### Task to complete
For this exercise, report every line of the material that includes "does".

### Records shown
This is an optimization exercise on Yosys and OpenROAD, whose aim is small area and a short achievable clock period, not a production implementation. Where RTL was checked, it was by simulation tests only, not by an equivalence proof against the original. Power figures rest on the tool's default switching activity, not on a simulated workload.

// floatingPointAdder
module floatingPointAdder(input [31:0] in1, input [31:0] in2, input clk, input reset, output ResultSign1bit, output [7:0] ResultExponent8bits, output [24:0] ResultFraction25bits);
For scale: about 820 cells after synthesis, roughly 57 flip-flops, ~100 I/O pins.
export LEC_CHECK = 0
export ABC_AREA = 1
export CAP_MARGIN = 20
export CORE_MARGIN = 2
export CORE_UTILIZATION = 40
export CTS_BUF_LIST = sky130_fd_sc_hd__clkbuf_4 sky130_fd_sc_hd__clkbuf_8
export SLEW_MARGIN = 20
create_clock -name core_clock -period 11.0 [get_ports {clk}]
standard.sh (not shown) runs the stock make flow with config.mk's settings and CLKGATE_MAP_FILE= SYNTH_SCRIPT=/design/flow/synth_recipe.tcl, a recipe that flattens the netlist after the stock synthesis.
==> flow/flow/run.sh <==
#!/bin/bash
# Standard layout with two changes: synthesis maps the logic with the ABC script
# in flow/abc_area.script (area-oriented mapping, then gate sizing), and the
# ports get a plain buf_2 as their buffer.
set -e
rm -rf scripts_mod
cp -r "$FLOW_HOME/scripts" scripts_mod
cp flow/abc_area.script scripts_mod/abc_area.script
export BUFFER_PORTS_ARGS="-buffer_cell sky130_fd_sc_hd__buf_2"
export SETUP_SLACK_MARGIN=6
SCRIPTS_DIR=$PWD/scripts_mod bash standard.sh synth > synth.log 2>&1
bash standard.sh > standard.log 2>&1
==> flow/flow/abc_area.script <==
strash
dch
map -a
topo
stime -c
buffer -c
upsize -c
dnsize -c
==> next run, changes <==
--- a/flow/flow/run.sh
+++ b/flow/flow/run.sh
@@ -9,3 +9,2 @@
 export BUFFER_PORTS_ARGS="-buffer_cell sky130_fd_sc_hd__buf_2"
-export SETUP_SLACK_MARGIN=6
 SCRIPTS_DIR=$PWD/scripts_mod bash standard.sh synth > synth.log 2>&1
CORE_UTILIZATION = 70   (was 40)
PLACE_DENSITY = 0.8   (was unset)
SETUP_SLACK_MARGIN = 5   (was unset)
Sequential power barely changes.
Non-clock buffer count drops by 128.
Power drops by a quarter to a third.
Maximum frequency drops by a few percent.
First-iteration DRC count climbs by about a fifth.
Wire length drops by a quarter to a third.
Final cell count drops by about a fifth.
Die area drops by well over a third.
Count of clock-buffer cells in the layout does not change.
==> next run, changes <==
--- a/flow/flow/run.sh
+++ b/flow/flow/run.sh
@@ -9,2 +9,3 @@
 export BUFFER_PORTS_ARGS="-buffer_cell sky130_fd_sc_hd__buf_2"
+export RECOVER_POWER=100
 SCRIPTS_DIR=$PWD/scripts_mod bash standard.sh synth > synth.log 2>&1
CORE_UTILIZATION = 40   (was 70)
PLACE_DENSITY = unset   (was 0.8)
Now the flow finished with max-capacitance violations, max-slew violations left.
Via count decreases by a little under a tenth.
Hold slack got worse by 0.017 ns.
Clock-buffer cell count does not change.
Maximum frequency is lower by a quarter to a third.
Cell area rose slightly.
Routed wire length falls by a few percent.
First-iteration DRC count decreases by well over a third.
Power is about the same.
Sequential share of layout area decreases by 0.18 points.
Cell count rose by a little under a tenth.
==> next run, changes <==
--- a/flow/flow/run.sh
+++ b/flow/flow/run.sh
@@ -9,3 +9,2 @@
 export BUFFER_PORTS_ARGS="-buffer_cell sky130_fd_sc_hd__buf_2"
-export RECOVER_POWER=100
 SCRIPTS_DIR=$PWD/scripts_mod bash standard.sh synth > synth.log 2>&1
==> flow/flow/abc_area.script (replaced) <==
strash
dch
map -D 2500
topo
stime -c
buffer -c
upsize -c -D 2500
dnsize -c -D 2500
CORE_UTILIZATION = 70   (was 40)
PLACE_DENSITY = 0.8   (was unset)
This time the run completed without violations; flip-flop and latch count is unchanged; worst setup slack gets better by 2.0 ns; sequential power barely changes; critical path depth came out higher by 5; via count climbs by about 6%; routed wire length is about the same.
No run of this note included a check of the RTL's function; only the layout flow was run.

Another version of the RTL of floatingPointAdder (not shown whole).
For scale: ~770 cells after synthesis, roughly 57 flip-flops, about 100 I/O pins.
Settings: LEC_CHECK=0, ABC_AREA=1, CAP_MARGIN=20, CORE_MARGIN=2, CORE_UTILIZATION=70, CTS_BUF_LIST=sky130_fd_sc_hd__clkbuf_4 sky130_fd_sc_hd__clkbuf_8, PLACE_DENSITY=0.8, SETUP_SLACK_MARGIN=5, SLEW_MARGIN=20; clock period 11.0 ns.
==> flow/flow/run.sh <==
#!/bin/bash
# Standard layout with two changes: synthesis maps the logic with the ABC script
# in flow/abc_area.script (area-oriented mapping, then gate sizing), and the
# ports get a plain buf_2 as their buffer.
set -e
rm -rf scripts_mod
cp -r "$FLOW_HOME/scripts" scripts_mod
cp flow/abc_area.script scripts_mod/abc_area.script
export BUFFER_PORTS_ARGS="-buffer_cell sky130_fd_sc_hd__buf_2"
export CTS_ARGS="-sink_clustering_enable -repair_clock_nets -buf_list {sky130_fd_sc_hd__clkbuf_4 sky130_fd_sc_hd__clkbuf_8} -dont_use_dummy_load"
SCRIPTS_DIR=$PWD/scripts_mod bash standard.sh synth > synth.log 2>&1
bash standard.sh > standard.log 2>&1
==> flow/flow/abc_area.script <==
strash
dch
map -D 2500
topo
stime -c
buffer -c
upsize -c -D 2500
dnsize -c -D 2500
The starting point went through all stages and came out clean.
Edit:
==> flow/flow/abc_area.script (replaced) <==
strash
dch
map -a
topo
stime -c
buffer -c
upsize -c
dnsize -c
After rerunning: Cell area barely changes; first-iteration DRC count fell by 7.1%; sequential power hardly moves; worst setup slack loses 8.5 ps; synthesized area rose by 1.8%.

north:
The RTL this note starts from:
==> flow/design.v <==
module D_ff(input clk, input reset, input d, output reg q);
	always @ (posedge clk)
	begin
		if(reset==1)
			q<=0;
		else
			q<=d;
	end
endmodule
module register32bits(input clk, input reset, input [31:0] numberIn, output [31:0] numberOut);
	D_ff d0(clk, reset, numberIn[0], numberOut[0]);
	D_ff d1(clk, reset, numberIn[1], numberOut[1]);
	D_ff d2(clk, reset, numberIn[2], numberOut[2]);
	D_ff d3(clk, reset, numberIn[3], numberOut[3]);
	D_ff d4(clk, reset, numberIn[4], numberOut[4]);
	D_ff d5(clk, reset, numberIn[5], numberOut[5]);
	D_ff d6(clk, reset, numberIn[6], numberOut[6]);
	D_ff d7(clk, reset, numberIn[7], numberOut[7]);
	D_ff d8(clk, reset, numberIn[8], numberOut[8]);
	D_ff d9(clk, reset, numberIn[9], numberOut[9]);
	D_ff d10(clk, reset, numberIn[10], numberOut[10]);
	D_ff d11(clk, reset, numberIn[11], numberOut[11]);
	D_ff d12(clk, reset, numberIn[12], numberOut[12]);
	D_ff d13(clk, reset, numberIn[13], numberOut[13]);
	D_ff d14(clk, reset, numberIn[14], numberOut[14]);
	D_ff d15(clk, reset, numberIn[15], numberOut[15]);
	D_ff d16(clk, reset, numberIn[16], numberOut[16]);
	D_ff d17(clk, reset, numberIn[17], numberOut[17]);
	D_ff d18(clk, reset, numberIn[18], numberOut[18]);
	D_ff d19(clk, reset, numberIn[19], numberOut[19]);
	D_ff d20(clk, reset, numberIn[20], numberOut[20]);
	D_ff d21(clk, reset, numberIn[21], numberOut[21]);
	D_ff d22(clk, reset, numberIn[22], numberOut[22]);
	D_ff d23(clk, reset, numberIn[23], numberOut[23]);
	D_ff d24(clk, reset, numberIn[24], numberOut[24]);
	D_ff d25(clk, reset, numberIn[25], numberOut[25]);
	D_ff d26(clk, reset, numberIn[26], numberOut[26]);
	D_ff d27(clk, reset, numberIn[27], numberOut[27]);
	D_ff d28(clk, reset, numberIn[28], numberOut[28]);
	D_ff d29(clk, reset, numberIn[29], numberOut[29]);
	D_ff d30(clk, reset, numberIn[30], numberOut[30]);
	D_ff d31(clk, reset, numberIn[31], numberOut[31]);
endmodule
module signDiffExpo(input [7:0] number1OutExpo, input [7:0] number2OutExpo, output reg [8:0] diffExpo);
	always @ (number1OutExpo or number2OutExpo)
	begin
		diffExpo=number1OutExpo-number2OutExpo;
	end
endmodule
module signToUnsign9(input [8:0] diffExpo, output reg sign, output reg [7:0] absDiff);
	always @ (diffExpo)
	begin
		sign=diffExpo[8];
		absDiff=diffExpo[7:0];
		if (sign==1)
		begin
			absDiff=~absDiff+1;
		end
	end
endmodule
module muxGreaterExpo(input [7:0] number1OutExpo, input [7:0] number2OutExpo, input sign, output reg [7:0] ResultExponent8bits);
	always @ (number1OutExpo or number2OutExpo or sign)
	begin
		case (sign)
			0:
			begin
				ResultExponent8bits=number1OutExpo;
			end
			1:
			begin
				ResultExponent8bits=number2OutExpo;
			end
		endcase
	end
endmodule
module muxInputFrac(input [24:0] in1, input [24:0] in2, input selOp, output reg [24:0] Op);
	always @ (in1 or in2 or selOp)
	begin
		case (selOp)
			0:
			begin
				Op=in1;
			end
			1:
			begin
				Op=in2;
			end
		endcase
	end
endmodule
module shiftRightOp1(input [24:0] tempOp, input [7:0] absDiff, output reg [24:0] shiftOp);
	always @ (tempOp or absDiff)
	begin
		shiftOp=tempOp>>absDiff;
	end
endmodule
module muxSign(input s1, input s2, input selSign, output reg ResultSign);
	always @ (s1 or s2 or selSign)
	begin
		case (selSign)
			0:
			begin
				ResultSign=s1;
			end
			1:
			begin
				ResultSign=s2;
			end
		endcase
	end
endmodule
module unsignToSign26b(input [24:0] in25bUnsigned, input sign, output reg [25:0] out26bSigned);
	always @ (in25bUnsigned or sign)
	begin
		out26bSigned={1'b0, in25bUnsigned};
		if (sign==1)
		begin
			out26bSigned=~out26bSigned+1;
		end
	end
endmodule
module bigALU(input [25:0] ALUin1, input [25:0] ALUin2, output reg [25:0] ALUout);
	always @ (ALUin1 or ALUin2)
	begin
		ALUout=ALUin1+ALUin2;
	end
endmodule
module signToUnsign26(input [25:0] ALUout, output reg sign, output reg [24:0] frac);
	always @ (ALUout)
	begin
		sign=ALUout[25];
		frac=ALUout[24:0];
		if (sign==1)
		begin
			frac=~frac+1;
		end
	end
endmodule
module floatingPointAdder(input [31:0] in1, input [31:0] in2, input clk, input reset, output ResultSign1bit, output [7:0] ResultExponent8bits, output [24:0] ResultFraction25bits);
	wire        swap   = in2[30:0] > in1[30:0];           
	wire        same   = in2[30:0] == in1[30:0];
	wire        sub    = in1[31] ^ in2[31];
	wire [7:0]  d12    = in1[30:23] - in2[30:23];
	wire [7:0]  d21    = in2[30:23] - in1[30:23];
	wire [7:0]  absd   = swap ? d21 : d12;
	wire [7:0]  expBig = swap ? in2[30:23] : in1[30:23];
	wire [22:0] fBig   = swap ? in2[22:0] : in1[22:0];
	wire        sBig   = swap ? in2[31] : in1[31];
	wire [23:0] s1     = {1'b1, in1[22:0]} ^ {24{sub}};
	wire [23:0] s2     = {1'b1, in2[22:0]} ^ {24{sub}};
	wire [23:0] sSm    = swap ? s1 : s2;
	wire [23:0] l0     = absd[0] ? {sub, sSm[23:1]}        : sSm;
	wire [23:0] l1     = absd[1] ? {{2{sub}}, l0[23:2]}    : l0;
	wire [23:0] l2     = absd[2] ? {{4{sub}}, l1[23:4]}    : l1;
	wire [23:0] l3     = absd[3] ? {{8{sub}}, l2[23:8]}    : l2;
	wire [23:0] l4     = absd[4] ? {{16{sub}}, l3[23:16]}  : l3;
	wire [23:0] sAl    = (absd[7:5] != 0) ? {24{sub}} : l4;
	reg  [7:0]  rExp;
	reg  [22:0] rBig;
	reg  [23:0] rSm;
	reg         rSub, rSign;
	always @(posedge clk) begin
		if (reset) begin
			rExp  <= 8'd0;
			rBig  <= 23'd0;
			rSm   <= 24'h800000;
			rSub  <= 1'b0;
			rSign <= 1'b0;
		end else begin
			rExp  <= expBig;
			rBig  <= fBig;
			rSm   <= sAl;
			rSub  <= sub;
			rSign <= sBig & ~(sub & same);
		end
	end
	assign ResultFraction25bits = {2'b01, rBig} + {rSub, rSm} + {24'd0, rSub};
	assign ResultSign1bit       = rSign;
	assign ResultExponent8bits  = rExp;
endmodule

### Output for this task
Count of clock-buffer cells in the layout does not change.
Clock-buffer cell count does not change.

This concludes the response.